WHAT YOU WILL DO:
Your task is to copy every line of the records below that contains "pointer".

─── RECORDS FOR THE TASK

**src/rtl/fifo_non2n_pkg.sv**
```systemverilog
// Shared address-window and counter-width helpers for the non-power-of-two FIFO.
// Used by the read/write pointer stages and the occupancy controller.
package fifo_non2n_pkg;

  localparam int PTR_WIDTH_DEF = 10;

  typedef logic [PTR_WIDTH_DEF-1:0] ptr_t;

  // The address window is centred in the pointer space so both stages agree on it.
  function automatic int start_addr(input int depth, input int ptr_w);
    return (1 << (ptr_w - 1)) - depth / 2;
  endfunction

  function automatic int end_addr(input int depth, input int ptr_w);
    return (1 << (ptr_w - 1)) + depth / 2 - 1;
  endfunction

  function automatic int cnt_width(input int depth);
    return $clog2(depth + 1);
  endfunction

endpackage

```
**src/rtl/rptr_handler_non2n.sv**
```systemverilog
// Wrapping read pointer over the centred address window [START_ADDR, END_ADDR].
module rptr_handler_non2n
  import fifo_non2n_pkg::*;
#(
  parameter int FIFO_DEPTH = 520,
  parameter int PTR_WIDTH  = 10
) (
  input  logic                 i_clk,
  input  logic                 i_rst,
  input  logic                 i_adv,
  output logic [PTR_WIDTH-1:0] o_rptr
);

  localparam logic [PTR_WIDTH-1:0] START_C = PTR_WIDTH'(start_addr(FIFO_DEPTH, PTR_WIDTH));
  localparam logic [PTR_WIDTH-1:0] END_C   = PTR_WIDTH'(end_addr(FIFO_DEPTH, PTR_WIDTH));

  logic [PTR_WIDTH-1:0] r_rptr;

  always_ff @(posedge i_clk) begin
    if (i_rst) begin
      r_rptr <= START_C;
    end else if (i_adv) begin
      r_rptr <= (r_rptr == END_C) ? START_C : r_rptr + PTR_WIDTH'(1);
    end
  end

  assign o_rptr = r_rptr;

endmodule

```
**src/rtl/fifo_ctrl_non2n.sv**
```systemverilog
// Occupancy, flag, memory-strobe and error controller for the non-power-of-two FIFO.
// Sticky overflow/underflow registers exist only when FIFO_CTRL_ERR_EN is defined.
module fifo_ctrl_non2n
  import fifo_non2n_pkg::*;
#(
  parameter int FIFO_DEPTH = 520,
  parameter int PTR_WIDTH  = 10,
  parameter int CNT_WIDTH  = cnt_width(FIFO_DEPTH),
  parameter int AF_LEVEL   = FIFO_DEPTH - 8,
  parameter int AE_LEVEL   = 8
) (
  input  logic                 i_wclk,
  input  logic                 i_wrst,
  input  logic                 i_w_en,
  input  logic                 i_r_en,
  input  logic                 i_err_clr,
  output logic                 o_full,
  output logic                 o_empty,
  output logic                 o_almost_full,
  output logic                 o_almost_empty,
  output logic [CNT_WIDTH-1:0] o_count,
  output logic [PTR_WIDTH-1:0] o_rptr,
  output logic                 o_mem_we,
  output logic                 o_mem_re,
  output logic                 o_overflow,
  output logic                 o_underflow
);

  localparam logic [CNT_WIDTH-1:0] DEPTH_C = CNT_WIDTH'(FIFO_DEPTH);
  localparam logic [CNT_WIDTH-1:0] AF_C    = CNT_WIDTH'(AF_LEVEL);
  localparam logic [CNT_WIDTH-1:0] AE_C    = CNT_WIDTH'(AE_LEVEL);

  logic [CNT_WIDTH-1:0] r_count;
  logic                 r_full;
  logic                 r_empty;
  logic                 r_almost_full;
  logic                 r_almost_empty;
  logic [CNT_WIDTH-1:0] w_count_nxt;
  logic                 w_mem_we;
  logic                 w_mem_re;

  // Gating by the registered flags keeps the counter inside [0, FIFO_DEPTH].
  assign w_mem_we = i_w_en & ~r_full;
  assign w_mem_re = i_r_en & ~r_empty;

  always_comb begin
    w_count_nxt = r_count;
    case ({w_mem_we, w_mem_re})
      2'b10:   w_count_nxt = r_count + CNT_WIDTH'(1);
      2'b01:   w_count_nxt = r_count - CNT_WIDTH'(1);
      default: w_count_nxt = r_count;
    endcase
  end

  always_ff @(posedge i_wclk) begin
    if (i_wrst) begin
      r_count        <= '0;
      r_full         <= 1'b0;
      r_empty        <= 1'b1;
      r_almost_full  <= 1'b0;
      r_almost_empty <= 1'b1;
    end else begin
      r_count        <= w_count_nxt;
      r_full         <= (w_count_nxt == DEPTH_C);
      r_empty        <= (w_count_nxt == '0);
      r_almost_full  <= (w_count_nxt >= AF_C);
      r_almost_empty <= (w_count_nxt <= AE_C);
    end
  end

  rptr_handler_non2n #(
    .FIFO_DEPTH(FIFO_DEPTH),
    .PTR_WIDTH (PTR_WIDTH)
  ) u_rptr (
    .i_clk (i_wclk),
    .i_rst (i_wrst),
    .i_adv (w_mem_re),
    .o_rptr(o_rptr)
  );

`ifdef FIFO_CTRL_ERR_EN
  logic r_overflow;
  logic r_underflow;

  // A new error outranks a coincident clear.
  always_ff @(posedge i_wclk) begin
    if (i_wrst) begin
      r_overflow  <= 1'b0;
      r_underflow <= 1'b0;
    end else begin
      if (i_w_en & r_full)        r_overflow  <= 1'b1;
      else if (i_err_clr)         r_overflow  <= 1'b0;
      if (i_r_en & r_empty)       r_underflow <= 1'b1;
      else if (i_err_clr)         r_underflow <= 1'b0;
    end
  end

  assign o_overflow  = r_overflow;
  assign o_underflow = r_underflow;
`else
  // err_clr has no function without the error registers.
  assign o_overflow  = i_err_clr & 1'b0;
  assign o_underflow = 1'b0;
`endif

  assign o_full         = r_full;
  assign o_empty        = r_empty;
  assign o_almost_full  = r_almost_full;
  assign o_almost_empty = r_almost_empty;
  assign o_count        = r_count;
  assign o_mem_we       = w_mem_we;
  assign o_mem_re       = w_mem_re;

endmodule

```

──────
─── RECORDS FOR THE TASK

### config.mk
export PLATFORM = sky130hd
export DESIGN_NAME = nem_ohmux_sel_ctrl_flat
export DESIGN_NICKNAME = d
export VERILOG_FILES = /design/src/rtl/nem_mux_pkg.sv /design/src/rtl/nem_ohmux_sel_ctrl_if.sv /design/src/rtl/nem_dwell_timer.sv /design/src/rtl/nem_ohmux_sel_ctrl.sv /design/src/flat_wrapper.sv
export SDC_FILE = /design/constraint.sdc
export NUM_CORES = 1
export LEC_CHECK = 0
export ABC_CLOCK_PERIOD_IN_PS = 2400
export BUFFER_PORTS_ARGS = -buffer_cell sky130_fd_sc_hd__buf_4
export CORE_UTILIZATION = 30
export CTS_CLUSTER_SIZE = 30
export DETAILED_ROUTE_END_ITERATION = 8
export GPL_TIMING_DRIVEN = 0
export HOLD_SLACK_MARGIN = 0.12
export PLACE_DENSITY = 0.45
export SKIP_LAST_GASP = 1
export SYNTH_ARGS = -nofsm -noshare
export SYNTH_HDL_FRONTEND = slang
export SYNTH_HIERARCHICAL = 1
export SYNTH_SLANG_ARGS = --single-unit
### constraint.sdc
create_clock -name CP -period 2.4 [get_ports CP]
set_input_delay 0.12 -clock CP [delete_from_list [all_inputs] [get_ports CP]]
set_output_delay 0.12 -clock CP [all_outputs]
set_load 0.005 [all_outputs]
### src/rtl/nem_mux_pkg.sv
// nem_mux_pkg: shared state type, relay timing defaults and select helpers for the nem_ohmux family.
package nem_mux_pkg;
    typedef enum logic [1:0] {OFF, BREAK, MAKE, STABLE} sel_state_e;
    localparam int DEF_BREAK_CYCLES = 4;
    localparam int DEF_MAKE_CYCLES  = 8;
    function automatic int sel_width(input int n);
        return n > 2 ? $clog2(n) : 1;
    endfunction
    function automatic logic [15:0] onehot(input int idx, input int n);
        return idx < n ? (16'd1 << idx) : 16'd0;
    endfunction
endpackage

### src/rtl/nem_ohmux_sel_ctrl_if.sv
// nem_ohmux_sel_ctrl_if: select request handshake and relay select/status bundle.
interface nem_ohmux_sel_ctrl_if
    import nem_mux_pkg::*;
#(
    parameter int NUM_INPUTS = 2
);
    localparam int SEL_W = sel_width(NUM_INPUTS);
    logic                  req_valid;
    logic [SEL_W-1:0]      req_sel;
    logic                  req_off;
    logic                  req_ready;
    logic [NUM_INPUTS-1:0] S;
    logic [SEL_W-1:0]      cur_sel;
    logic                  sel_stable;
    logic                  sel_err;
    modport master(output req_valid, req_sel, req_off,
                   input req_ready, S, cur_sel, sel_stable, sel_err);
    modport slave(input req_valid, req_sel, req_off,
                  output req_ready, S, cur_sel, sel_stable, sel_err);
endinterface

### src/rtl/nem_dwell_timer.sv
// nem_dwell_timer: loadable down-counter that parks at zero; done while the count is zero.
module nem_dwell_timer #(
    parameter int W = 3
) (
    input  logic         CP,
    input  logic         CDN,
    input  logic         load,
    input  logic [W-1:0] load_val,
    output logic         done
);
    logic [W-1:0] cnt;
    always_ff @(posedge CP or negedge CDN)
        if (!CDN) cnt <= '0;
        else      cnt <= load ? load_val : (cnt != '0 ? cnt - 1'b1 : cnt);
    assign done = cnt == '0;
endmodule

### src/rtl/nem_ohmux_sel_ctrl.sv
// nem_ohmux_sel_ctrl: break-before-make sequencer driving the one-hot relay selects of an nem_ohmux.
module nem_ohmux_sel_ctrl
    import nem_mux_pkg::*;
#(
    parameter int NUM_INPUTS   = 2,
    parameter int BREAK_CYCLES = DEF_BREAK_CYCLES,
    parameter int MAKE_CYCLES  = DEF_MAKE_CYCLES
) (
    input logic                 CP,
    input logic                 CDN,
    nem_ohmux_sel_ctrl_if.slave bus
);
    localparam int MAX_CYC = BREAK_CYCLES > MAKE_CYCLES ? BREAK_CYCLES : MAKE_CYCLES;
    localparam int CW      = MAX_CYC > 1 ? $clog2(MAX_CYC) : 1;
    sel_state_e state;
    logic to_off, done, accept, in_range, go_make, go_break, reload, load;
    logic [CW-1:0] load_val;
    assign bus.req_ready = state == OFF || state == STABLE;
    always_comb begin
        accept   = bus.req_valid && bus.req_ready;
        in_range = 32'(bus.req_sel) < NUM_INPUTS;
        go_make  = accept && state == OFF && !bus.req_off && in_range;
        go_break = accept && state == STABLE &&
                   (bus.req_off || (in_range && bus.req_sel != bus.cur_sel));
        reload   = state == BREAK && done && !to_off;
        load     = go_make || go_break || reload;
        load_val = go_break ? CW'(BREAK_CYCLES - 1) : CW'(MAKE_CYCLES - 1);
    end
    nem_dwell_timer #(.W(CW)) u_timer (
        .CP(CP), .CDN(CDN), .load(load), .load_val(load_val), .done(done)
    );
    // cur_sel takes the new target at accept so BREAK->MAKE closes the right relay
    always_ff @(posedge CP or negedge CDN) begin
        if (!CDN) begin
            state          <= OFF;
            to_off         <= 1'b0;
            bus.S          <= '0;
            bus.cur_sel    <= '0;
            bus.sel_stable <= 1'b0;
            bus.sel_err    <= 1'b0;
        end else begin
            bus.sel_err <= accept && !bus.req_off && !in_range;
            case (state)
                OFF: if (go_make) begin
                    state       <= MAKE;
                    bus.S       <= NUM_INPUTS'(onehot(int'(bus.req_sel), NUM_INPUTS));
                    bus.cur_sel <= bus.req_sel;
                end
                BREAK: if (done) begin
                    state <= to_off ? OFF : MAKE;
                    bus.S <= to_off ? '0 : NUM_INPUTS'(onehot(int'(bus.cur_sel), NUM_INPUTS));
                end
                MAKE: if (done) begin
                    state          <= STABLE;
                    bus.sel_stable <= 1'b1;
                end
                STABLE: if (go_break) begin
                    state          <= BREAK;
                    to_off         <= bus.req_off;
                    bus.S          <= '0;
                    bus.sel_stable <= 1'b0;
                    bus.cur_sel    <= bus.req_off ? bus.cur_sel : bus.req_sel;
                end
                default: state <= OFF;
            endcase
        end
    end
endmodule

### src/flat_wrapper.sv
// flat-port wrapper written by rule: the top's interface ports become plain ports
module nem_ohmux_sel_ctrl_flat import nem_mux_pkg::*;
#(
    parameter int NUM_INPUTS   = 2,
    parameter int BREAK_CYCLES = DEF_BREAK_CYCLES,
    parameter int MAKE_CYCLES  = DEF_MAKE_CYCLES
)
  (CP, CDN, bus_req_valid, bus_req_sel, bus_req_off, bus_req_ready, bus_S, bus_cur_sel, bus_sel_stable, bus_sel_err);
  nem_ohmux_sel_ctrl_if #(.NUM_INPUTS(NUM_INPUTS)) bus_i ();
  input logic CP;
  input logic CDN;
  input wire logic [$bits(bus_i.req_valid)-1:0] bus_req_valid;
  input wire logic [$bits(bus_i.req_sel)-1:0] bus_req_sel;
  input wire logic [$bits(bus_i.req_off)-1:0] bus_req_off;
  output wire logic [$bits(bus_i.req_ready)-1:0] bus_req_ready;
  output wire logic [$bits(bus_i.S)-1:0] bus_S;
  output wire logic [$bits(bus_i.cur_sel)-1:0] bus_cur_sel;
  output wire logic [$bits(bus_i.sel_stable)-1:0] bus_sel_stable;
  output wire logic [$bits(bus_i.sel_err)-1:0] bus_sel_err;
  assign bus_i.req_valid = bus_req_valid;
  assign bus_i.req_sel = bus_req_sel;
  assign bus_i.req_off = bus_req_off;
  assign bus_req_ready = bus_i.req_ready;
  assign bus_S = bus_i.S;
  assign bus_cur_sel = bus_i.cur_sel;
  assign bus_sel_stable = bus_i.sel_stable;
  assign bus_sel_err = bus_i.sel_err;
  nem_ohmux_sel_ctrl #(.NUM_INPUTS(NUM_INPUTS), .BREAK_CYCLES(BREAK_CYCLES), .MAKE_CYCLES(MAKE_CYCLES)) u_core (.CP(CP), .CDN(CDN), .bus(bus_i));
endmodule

──────
─── RECORDS FOR THE TASK

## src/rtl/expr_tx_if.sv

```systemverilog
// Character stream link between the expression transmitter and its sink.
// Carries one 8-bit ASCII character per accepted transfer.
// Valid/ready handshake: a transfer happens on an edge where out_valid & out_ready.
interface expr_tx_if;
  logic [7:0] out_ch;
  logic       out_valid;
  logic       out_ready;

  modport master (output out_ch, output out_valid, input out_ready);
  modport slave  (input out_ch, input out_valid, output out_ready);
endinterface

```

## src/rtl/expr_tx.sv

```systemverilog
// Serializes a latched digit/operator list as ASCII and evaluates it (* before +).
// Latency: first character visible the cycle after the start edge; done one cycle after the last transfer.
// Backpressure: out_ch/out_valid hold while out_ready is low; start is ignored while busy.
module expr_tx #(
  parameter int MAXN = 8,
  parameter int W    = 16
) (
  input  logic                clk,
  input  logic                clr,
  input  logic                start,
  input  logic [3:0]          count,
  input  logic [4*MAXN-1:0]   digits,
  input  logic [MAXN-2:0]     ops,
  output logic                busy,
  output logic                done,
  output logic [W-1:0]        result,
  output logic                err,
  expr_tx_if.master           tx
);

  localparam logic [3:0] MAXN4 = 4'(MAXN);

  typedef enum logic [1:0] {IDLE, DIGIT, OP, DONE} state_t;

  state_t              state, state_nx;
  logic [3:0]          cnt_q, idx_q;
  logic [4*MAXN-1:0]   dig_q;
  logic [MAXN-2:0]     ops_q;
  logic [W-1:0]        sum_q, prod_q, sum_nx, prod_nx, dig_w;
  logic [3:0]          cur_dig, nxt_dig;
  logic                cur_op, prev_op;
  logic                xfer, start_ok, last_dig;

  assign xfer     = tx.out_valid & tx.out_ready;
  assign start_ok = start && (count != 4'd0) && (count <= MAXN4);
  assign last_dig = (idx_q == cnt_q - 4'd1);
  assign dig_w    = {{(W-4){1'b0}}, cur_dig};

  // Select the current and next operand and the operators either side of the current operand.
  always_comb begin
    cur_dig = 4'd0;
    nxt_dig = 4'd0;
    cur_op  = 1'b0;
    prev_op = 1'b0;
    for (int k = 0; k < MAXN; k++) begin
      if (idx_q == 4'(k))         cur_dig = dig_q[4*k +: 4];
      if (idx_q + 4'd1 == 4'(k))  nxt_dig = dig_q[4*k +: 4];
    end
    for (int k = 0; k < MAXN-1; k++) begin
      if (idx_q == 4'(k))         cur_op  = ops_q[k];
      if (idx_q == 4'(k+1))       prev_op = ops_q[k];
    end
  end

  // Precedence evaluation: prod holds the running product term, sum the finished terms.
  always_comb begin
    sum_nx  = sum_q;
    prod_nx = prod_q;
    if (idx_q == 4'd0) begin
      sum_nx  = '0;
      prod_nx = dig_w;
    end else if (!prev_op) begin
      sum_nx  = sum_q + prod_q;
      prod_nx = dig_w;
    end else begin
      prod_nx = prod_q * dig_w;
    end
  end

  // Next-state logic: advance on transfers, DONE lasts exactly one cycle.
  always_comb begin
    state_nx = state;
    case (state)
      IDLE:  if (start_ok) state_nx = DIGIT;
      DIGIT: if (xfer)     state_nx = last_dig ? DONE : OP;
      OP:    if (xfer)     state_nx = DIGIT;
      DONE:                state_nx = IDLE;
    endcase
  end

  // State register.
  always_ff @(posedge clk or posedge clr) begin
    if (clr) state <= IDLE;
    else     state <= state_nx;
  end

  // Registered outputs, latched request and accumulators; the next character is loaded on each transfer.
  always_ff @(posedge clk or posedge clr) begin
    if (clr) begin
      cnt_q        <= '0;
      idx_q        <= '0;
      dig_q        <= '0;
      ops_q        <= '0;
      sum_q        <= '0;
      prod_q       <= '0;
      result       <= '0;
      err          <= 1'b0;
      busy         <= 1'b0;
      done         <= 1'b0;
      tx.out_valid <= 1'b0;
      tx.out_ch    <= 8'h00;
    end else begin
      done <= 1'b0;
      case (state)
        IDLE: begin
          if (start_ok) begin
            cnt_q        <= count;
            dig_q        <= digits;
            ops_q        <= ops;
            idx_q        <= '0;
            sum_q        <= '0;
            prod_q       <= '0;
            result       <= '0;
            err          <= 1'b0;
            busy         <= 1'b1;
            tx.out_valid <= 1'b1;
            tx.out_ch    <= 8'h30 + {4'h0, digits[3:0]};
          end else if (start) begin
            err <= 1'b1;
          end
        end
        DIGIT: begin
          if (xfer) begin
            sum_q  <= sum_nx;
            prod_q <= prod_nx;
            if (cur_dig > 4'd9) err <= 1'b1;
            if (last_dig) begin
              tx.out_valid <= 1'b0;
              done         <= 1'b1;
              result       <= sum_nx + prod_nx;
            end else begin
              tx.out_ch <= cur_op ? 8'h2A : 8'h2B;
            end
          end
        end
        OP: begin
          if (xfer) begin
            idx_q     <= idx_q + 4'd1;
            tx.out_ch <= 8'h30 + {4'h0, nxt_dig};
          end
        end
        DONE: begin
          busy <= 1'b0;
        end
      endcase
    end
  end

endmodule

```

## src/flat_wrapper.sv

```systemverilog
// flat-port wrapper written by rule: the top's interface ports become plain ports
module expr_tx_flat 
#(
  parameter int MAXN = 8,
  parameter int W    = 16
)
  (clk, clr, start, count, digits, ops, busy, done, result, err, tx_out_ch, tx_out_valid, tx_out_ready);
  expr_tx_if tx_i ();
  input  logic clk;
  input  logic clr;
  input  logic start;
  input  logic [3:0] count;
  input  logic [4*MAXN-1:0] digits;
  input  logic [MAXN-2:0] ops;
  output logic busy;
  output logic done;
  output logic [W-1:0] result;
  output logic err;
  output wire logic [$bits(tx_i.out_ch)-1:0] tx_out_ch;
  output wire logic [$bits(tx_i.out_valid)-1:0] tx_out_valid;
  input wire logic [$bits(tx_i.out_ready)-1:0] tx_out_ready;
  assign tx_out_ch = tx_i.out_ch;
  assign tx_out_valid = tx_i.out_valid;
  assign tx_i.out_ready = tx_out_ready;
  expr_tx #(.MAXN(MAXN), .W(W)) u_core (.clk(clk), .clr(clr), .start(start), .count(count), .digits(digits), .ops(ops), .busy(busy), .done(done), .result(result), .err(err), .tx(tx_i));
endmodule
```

──────

YOUR SOLUTION:
// Used by the read/write pointer stages and the occupancy controller.
  // The address window is centred in the pointer space so both stages agree on it.
// Wrapping read pointer over the centred address window [START_ADDR, END_ADDR].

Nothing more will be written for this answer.